- **YOUR TASK**: Wherever the word "FBIT" occurs in the lines below, copy the whole line.

(Stored data)

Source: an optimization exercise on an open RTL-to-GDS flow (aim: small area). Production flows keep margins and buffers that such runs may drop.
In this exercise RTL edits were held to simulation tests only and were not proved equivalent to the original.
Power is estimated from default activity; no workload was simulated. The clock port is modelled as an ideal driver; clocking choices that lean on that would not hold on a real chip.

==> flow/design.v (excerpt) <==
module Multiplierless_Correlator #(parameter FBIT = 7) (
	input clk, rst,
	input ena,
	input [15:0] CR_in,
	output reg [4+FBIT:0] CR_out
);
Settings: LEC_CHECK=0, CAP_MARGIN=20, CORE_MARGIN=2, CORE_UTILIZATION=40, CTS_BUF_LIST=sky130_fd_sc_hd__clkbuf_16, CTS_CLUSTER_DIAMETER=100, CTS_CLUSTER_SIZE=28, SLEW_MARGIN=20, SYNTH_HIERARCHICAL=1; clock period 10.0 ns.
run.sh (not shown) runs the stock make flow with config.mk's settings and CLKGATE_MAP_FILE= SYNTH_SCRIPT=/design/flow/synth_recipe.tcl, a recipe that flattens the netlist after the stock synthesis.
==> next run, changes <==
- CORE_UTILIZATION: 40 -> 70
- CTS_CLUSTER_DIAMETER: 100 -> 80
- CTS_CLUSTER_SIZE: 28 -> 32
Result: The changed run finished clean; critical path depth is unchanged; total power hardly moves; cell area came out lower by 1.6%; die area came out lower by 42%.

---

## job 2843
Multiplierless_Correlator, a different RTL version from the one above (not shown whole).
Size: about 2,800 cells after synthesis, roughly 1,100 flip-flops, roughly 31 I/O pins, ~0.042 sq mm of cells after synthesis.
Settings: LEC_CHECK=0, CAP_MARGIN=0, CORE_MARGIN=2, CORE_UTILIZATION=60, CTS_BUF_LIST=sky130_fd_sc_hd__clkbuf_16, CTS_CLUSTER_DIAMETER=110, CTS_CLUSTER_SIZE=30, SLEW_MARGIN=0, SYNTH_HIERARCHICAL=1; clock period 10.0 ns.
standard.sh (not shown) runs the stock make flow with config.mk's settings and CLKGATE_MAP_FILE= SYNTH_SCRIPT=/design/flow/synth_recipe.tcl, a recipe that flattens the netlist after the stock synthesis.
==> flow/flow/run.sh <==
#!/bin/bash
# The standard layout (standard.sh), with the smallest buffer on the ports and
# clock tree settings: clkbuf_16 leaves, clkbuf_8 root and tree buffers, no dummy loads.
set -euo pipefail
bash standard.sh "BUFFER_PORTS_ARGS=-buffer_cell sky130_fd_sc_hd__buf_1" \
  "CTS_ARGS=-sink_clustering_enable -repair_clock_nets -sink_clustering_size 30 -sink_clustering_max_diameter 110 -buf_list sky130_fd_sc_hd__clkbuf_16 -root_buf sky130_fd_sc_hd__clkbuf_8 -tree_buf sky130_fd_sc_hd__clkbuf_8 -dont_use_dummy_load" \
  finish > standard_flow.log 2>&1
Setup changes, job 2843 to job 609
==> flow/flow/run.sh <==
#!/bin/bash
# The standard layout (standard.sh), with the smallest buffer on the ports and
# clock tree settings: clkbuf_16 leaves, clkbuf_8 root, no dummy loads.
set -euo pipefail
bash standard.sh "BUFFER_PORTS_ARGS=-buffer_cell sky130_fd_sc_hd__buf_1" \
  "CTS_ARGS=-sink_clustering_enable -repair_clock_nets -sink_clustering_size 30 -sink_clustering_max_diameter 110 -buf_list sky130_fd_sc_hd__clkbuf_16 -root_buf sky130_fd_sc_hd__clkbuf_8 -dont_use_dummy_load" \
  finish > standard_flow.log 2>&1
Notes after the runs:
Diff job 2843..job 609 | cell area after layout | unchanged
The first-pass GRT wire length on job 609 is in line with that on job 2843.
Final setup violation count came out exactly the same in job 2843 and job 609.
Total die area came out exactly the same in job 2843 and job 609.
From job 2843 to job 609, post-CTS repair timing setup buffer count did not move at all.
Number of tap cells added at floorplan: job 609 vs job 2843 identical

==

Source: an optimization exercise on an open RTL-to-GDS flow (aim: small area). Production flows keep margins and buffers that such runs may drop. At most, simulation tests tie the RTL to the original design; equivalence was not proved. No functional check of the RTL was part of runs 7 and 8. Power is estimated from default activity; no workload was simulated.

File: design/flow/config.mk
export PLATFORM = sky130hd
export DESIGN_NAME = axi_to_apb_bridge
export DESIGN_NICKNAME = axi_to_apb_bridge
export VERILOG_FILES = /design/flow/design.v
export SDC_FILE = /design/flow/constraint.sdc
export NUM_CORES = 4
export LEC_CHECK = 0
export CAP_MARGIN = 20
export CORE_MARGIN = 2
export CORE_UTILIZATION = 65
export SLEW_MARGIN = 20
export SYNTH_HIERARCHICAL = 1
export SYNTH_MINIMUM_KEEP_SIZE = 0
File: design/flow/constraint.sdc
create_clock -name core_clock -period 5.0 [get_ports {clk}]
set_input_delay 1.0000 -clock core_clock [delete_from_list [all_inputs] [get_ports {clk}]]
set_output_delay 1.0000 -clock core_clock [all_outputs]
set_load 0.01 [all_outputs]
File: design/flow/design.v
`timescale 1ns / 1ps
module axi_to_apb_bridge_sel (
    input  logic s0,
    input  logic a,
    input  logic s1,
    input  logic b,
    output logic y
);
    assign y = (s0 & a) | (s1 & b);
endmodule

==

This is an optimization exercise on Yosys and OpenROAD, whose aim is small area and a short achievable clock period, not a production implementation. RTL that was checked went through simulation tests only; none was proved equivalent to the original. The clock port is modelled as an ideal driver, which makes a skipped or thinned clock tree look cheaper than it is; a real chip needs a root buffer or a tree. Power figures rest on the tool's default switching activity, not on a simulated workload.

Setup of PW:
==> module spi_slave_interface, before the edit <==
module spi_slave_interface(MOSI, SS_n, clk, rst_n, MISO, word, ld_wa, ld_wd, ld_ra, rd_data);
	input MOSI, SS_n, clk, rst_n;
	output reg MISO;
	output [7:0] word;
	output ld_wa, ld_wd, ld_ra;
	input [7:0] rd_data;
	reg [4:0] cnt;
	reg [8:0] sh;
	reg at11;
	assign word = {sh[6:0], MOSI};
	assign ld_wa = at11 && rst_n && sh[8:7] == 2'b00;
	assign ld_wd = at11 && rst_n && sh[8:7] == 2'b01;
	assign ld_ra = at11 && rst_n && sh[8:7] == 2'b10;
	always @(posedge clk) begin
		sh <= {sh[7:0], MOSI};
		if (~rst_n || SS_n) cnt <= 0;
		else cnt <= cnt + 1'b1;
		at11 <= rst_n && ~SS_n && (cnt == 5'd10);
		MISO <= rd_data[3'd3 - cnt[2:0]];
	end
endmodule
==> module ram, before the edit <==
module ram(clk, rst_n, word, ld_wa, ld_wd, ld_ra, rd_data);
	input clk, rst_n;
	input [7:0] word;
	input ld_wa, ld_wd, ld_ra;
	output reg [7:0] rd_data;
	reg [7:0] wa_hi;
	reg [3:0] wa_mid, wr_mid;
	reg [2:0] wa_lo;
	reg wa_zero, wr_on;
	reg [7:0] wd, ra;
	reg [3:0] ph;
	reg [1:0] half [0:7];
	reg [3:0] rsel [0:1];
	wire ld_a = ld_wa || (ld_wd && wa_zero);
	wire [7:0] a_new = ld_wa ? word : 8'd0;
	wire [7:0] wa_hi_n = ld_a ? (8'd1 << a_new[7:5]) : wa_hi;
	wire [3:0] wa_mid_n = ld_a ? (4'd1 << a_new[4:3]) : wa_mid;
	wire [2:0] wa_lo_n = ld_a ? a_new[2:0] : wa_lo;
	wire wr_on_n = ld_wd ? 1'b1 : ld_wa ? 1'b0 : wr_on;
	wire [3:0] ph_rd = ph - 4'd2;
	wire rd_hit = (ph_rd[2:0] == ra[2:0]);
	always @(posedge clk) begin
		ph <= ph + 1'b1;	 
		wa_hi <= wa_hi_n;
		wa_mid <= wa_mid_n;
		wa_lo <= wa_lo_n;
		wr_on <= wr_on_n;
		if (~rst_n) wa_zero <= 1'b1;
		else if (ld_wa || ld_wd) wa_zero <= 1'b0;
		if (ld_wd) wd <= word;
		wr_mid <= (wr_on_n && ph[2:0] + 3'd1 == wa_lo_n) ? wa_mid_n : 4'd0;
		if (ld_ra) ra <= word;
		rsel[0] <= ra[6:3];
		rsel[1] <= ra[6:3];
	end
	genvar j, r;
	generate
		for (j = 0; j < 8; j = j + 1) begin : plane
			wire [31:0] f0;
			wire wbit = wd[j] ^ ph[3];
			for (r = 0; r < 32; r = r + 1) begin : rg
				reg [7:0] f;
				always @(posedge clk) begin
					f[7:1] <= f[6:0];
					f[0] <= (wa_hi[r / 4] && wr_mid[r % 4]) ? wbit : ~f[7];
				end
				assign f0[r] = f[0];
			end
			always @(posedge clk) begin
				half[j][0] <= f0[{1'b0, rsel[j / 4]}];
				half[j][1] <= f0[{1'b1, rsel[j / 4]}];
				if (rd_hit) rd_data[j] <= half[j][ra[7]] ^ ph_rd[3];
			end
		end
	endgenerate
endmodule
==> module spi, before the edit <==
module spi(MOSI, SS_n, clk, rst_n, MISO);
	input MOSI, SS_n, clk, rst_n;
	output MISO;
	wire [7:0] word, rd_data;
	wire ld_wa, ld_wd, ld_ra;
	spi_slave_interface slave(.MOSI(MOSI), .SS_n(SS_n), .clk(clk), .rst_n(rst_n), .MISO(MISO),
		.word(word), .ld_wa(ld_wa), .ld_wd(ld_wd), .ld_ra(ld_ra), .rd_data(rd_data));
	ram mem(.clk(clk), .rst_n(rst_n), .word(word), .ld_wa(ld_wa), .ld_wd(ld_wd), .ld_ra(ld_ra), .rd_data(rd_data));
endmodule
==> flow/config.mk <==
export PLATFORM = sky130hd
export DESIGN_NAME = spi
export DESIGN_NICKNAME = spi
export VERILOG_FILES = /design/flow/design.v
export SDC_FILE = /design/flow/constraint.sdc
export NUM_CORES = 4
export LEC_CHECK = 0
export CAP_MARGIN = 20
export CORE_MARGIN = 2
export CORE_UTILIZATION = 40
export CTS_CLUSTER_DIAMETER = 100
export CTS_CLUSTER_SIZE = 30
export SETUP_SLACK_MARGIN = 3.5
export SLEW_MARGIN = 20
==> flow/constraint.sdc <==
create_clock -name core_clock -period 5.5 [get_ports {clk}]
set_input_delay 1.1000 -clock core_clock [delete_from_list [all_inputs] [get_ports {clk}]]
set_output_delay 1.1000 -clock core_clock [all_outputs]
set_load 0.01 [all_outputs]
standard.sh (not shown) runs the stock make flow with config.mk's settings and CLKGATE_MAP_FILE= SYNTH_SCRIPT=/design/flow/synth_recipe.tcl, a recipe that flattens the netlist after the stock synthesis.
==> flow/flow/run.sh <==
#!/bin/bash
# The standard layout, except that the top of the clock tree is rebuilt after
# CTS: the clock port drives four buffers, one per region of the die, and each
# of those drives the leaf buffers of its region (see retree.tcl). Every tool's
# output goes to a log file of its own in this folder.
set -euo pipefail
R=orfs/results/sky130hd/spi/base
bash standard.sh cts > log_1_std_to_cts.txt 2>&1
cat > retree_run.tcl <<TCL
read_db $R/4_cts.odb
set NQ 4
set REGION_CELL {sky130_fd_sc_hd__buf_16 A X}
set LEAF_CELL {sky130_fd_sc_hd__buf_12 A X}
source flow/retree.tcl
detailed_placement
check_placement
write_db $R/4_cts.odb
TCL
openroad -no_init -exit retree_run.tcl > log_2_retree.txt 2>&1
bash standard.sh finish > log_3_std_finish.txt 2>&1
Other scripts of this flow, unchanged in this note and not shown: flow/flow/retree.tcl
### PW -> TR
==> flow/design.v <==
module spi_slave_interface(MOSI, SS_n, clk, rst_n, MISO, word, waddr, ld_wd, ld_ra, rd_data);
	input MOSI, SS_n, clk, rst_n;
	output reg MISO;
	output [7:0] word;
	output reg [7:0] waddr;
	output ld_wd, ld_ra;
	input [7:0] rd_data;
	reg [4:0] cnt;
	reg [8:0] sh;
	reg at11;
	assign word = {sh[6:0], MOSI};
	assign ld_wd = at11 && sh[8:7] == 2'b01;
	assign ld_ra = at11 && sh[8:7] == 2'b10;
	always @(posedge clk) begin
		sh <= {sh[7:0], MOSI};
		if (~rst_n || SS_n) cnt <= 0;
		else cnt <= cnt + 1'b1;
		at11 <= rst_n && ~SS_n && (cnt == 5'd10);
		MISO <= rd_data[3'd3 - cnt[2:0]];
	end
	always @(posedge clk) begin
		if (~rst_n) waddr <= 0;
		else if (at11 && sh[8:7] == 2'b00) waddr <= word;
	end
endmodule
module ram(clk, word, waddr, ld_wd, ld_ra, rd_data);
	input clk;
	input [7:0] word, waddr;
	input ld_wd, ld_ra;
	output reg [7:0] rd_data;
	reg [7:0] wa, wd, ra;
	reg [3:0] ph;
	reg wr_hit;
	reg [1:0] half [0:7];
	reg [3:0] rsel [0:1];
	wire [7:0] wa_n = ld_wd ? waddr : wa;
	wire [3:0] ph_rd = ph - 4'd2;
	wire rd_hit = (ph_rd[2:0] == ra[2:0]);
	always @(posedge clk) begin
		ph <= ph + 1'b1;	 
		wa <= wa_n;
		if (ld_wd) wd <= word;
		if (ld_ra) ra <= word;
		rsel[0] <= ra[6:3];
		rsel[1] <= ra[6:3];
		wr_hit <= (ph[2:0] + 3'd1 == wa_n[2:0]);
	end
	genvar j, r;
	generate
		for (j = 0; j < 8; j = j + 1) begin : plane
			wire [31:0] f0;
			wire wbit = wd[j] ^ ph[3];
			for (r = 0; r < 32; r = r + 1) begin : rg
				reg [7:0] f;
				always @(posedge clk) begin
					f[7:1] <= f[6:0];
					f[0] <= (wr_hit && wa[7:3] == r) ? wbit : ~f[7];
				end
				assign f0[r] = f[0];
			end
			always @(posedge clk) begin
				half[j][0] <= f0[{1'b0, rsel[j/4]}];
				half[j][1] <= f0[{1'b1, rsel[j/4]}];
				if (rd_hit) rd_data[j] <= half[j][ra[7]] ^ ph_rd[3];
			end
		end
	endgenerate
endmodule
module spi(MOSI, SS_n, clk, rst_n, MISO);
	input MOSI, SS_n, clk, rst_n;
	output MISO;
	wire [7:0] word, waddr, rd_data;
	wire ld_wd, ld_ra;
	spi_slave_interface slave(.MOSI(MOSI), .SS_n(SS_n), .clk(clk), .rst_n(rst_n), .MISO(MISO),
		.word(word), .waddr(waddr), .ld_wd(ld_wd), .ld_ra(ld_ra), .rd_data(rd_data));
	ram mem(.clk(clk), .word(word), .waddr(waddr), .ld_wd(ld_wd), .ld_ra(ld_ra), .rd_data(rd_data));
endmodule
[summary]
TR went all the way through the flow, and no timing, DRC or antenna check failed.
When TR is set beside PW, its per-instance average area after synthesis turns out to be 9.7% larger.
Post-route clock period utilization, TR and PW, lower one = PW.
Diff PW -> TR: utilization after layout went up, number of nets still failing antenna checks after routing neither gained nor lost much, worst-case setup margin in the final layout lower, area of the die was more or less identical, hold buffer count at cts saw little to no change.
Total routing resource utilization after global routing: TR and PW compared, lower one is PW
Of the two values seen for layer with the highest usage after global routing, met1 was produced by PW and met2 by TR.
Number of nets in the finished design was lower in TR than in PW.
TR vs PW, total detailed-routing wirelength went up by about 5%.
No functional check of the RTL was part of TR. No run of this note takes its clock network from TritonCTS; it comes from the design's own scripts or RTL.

- **TASK RESULT**:
module Multiplierless_Correlator #(parameter FBIT = 7) (
	output reg [4+FBIT:0] CR_out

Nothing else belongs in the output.